# TASK PROMPT
Copy out all lines from the entries below in which "constraint" occurs.

# INFORMATION SHOWN

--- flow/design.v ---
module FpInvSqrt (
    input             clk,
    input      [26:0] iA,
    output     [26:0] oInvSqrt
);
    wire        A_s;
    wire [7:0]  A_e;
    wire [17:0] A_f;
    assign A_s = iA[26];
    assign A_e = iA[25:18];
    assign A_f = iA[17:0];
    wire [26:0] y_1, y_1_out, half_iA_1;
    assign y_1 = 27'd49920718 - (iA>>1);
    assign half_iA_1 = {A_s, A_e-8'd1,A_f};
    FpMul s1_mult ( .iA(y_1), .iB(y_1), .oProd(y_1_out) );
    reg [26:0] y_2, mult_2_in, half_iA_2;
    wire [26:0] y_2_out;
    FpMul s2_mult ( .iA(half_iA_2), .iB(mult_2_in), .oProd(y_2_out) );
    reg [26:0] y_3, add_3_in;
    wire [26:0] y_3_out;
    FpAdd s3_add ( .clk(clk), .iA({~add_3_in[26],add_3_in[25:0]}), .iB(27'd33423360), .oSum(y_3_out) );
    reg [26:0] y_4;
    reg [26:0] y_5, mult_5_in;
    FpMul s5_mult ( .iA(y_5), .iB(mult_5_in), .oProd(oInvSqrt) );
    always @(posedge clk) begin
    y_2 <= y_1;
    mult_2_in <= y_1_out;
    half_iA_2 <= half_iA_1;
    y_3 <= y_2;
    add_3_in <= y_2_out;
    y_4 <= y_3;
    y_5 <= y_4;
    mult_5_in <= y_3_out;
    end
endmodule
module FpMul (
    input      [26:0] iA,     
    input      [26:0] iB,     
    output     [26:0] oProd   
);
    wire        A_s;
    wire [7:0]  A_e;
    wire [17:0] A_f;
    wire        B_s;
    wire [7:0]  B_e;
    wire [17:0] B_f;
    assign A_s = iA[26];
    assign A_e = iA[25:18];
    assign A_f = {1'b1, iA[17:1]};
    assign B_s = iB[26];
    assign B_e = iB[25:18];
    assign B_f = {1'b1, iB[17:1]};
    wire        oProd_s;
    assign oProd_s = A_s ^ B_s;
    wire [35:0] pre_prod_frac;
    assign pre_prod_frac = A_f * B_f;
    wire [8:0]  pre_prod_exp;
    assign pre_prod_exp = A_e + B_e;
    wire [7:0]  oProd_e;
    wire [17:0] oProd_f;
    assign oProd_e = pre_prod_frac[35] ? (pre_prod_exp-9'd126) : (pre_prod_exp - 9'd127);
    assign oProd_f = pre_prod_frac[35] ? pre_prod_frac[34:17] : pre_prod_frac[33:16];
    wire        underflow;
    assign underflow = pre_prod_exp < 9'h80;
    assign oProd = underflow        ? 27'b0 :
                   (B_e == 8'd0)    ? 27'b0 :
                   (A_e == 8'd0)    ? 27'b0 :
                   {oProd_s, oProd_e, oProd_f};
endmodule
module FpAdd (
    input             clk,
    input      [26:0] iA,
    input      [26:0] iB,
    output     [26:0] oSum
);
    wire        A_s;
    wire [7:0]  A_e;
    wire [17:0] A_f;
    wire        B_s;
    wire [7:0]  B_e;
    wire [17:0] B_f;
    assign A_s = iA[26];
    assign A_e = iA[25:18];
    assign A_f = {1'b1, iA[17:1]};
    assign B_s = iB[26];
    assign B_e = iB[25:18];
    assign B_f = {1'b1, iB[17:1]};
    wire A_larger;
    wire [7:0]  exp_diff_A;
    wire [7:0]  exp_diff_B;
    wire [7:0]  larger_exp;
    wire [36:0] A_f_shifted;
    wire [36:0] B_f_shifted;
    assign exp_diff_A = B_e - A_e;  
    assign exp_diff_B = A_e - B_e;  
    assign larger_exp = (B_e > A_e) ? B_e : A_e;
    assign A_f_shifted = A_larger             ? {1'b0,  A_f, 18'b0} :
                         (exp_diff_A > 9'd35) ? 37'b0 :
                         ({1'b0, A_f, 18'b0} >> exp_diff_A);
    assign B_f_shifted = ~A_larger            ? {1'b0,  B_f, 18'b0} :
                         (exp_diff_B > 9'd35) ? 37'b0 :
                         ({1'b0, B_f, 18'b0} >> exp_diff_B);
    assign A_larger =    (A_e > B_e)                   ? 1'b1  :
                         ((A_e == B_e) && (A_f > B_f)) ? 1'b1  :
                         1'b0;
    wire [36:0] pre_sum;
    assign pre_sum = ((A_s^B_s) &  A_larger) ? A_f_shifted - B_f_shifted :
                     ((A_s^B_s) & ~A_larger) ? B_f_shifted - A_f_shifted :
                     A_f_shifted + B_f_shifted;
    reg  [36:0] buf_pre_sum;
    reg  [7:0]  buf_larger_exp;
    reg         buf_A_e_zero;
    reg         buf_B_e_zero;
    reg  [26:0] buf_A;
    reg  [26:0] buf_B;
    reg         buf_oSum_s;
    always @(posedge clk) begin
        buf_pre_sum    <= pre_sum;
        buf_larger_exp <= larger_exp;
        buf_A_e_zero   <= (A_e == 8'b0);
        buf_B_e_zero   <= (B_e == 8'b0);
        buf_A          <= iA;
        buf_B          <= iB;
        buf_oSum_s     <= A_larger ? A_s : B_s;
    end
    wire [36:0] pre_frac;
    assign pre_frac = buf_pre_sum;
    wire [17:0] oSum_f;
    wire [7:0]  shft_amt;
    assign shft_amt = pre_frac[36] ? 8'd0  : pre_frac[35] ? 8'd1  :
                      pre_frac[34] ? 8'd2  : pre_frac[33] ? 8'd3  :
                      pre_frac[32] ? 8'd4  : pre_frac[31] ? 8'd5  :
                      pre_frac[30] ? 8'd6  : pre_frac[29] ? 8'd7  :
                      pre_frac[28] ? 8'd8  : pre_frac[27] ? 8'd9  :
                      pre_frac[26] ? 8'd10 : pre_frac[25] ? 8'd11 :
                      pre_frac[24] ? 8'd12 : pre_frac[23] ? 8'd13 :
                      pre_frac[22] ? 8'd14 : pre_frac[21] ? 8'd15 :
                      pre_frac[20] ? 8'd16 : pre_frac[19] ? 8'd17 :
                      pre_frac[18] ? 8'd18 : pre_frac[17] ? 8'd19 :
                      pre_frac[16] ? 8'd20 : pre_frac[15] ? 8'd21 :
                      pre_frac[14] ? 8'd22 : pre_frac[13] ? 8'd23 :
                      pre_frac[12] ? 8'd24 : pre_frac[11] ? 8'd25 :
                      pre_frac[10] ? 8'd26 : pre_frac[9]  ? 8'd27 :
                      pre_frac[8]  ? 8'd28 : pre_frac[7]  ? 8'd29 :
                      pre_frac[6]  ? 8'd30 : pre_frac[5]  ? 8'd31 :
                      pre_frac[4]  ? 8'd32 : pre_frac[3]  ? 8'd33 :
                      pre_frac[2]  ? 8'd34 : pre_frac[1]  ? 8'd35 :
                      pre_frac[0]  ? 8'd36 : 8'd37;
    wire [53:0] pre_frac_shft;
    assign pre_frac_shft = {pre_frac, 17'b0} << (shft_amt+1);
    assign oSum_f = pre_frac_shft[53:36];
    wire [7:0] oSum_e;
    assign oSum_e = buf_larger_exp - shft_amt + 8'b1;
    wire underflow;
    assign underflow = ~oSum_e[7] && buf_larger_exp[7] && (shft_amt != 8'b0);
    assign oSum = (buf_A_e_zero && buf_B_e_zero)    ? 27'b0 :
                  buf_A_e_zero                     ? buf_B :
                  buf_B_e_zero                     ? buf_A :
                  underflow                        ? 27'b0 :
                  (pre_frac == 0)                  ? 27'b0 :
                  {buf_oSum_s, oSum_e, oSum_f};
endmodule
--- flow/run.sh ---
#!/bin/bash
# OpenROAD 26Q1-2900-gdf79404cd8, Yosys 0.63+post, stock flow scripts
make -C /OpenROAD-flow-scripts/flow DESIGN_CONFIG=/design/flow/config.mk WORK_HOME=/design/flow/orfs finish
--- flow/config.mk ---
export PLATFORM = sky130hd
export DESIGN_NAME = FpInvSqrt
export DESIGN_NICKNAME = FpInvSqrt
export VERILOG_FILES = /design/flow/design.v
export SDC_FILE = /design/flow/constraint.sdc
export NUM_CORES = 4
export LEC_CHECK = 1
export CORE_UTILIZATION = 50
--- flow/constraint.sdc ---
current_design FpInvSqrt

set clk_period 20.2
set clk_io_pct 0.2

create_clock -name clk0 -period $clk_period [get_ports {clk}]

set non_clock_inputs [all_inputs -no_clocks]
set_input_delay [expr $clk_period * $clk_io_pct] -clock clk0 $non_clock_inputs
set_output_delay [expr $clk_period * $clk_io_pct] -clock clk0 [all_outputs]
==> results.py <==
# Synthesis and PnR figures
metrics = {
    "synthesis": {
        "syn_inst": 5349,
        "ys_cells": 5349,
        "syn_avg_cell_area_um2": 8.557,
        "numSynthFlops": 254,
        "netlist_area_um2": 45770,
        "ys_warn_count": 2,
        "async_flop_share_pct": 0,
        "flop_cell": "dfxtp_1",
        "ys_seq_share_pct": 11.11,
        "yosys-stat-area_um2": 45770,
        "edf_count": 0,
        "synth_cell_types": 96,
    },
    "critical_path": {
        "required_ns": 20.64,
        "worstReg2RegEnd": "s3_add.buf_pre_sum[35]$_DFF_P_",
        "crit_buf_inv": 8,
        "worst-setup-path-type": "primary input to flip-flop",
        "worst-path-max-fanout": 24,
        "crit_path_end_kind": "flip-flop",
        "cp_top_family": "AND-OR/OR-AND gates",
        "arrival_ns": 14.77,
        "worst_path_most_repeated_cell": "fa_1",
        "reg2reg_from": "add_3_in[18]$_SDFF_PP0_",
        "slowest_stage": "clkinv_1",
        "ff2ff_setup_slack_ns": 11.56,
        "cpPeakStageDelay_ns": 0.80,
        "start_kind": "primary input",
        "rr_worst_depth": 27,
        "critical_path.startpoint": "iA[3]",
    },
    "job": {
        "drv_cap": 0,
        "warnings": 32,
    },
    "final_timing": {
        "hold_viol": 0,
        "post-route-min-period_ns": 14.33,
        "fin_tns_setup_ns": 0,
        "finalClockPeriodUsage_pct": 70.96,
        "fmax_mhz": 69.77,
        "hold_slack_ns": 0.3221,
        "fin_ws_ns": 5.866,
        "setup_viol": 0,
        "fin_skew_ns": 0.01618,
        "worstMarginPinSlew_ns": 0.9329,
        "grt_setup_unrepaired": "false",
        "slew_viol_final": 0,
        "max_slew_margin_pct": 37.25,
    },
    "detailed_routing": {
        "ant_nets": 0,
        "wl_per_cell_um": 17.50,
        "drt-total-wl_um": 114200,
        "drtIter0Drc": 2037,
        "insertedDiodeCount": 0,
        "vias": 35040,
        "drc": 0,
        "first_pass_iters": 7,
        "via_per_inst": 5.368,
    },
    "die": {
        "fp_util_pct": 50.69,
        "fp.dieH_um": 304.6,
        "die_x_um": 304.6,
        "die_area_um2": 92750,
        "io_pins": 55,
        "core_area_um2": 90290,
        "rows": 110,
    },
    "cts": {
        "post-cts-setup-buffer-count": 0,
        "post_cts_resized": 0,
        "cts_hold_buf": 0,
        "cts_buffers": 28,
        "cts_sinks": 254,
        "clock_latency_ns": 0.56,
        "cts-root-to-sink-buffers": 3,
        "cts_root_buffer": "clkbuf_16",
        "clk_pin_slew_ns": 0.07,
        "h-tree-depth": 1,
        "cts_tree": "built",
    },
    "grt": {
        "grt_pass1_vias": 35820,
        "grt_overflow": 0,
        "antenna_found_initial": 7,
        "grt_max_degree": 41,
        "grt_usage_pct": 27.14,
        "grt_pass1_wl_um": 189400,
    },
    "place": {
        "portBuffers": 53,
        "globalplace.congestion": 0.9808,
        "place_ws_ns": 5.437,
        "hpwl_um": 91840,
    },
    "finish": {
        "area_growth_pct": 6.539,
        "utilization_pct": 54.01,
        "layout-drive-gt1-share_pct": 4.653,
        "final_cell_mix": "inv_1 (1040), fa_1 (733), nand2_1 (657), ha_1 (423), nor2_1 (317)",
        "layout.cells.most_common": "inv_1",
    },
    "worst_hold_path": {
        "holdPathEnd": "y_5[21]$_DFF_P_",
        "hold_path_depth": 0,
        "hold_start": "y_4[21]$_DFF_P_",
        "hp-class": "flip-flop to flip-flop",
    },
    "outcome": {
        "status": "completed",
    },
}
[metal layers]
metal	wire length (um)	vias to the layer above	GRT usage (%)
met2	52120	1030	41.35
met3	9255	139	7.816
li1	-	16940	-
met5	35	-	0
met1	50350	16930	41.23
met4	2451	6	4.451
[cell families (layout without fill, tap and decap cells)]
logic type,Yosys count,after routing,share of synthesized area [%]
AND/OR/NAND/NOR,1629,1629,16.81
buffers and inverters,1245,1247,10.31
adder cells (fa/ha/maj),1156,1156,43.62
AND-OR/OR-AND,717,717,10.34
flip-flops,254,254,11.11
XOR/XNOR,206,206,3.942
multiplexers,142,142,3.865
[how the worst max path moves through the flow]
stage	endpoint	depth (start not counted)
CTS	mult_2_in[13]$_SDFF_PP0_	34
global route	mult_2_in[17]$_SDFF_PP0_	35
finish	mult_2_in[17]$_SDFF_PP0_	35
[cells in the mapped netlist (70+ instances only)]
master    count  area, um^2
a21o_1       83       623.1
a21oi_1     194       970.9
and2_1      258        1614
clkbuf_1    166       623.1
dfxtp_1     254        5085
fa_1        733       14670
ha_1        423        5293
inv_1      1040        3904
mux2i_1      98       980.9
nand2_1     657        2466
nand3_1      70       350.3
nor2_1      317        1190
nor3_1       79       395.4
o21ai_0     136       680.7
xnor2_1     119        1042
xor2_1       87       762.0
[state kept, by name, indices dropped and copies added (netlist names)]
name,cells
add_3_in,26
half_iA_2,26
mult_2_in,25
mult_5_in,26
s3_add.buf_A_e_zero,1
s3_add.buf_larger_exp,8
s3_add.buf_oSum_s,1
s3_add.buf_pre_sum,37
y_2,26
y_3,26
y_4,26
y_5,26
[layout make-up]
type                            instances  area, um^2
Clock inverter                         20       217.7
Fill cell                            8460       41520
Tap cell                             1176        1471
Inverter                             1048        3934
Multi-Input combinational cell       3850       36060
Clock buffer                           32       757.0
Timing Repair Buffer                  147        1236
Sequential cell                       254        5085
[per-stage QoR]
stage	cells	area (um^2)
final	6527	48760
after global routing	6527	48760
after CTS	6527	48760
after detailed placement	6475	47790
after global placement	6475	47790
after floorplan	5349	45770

# THE COMPLETED TASK
export SDC_FILE = /design/flow/constraint.sdc
--- flow/constraint.sdc ---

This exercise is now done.